Zhang Zhiyun (张织云 (張織雲, Zhāng Zhīyún), c. 1905–3 November 1963) was a Chinese actress. Born in Panyu County, Guangdong, she moved to Shanghai in her youth. Hired by the Greater China Film Company through a general casting call, she later transferred to Mingxing, with whom she made the commercially successful Lonely Orchid (1926) and was crowned "movie queen" in a newspaper poll. She left the film industry after beginning a relationship with Tang Jishan, and when they severed ties she was unable to regain her stardom despite making several films. Zhang moved to British Hong Kong in her later years.

==Biography==
===Early life ===
Zhang was born Zhang Ashan in Panyu County, Guangdong (now part of Guangzhou) in 1904 or 1905. She was orphaned at a young age and lived with an adoptive mother. She moved to Shanghai in her youth, where she completed several years of schooling.

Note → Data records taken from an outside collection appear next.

**src/rtl/vend_pkg.sv**
```systemverilog
// Shared types and constants for the vending dispenser: state encoding,
// coin codes/values and datapath widths.
package vend_pkg;

  localparam int MONEY_W = 7;
  localparam int TYPE_W  = 3;
  localparam int AMT_W   = 4;

  typedef enum logic [2:0] {
    ST_IDLE   = 3'd0,
    ST_PULSE  = 3'd1,
    ST_GAP    = 3'd2,
    ST_CHANGE = 3'd3,
    ST_DONE   = 3'd4
  } state_e;

  localparam logic [1:0] COIN_NONE = 2'b00;
  localparam logic [1:0] COIN_1    = 2'b01;
  localparam logic [1:0] COIN_5    = 2'b10;
  localparam logic [1:0] COIN_10   = 2'b11;

  localparam logic [MONEY_W-1:0] VAL_1  = 7'd1;
  localparam logic [MONEY_W-1:0] VAL_5  = 7'd5;
  localparam logic [MONEY_W-1:0] VAL_10 = 7'd10;

endpackage

```
**src/rtl/vend_change_gen.sv**
```systemverilog
// Change remainder register with greedy 10/5/1 coin selection; one coin
// is consumed per step, and last_o flags the coin that empties the register.
module vend_change_gen
  import vend_pkg::*;
(
  input  logic               clk,
  input  logic               rst,
  input  logic               load_i,
  input  logic [MONEY_W-1:0] load_value_i,
  input  logic               step_i,
  output logic [1:0]         coin_code_o,
  output logic               empty_o,
  output logic               last_o
);

  logic [MONEY_W-1:0] rem_q, rem_d;
  logic [MONEY_W-1:0] coin_val;

  always_comb begin
    coin_code_o = COIN_NONE;
    coin_val    = '0;
    if (rem_q >= VAL_10) begin
      coin_code_o = COIN_10;
      coin_val    = VAL_10;
    end else if (rem_q >= VAL_5) begin
      coin_code_o = COIN_5;
      coin_val    = VAL_5;
    end else if (rem_q != '0) begin
      coin_code_o = COIN_1;
      coin_val    = VAL_1;
    end
  end

  // coin_val never exceeds rem_q, so the subtraction cannot wrap
  always_comb begin
    rem_d = rem_q;
    if (load_i)
      rem_d = load_value_i;
    else if (step_i)
      rem_d = rem_q - coin_val;
  end

  assign empty_o = (rem_q == '0);
  assign last_o  = !empty_o && (rem_q == coin_val);

  always_ff @(posedge clk or posedge rst) begin
    if (rst)
      rem_q <= '0;
    else
      rem_q <= rem_d;
  end

endmodule

```
**src/rtl/vend_dispenser.sv**
```systemverilog
// Vend command consumer: pulses the product motor per item, then pays change.
// Define VEND_CHANGE_EN to include the CHANGE phase; otherwise no coins are paid.
module vend_dispenser
  import vend_pkg::*;
#(
  parameter int unsigned PULSE_CYCLES = 4,
  parameter int unsigned GAP_CYCLES   = 2
) (
  input  logic               clk,
  input  logic               rst,
  input  logic               vend_valid,
  output logic               vend_ready,
  input  logic [TYPE_W-1:0]  vend_type,
  input  logic [AMT_W-1:0]   vend_amount,
  input  logic [MONEY_W-1:0] vend_change,
  output logic [TYPE_W-1:0]  motor_sel,
  output logic               motor_pulse,
  output logic               coin_strobe,
  output logic [1:0]         coin_code,
  output logic               busy,
  output logic               done
);

  localparam logic [3:0] PULSE_LAST = 4'(PULSE_CYCLES - 1);
  localparam logic [3:0] GAP_LAST   = 4'(GAP_CYCLES - 1);

  state_e             state_q, state_d;
  logic [3:0]         cnt_q, cnt_d;
  logic [AMT_W-1:0]   items_q, items_d;
  logic [TYPE_W-1:0]  type_q, type_d;

  logic               chg_load;
  logic               chg_step;
  logic [1:0]         chg_code;
  logic               chg_empty;
  logic               chg_last;
  logic               chg_pending;

`ifdef VEND_CHANGE_EN
  vend_change_gen u_change_gen (
    .clk          (clk),
    .rst          (rst),
    .load_i       (chg_load),
    .load_value_i (vend_change),
    .step_i       (chg_step),
    .coin_code_o  (chg_code),
    .empty_o      (chg_empty),
    .last_o       (chg_last)
  );
  assign chg_pending = (vend_change != '0);
`else
  logic unused_change;
  assign unused_change = ^{vend_change, chg_load, chg_step};
  assign chg_code      = COIN_NONE;
  assign chg_empty     = 1'b1;
  assign chg_last      = 1'b0;
  assign chg_pending   = 1'b0;
`endif

  always_comb begin
    state_d     = state_q;
    cnt_d       = cnt_q;
    items_d     = items_q;
    type_d      = type_q;
    chg_load    = 1'b0;
    chg_step    = 1'b0;
    vend_ready  = 1'b0;
    motor_sel   = '0;
    motor_pulse = 1'b0;
    coin_strobe = 1'b0;
    coin_code   = COIN_NONE;
    done        = 1'b0;
    busy        = (state_q != ST_IDLE);

    case (state_q)
      ST_IDLE: begin
        vend_ready = 1'b1;
        if (vend_valid) begin
          type_d   = vend_type;
          items_d  = vend_amount;
          cnt_d    = '0;
          chg_load = 1'b1;
          if (vend_amount != '0)
            state_d = ST_PULSE;
          else if (chg_pending)
            state_d = ST_CHANGE;
          else
            state_d = ST_DONE;
        end
      end
      ST_PULSE: begin
        motor_pulse = 1'b1;
        motor_sel   = type_q;
        if (cnt_q == PULSE_LAST) begin
          cnt_d   = '0;
          state_d = ST_GAP;
        end else begin
          cnt_d = cnt_q + 4'd1;
        end
      end
      ST_GAP: begin
        motor_sel = type_q;
        if (cnt_q == GAP_LAST) begin
          cnt_d   = '0;
          items_d = items_q - 1'b1;
          if (items_q > 1)
            state_d = ST_PULSE;
          else if (!chg_empty)
            state_d = ST_CHANGE;
          else
            state_d = ST_DONE;
        end else begin
          cnt_d = cnt_q + 4'd1;
        end
      end
      ST_CHANGE: begin
        coin_strobe = 1'b1;
        coin_code   = chg_code;
        chg_step    = 1'b1;
        if (chg_last)
          state_d = ST_DONE;
      end
      ST_DONE: begin
        done    = 1'b1;
        state_d = ST_IDLE;
      end
      default: state_d = ST_IDLE;
    endcase
  end

  always_ff @(posedge clk or posedge rst) begin
    if (rst) begin
      state_q <= ST_IDLE;
      cnt_q   <= '0;
      items_q <= '0;
      type_q  <= '0;
    end else begin
      state_q <= state_d;
      cnt_q   <= cnt_d;
      items_q <= items_d;
      type_q  <= type_d;
    end
  end

endmodule

```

However, due to a lack of funds she dropped out in her junior secondary years.

===Film career===
In 1923, Zhang responded to an advertisement from the Greater China Film Company seeking interested women to act in its films. More than ten thousand women submitted their photograph. Initially, Zhang's portrait was not included in the pictures reviewed by Greater China. It was later found that ten photographs, including Zhang's, had been taken by a journalist with the Shanghai-based newspaper Shen Bao – whose mailbox the company had used – after he deemed them the most beautiful. Zhang was selected from these recovered pictures for the company's upcoming productions, and the theft of her portrait was used to generate hype. Zhang spent two years with Greater China, completing such films as The Human Heart and Valour in War.

Zhang signed with the Mingxing Film Company in 1925, making her first appearance in A Sincerely Pitiful Girl. Over the next three years she made seven films for the company, including Lonely Orchid (1926), in which she portrayed the dual role of a lovelorn young woman and the servant whose death is mistaken for hers. The film was one of the most successful Chinese films of the silent era, pulling in a reported 132,300 yuan (equivalent to ¥ in 2019) in Shanghai alone. Between August and September 1926, Shen Bao held a reader's choice award for favourite actress; Zhang won the poll, receiving 2,146 ballots and being crowned the newspaper's "movie queen".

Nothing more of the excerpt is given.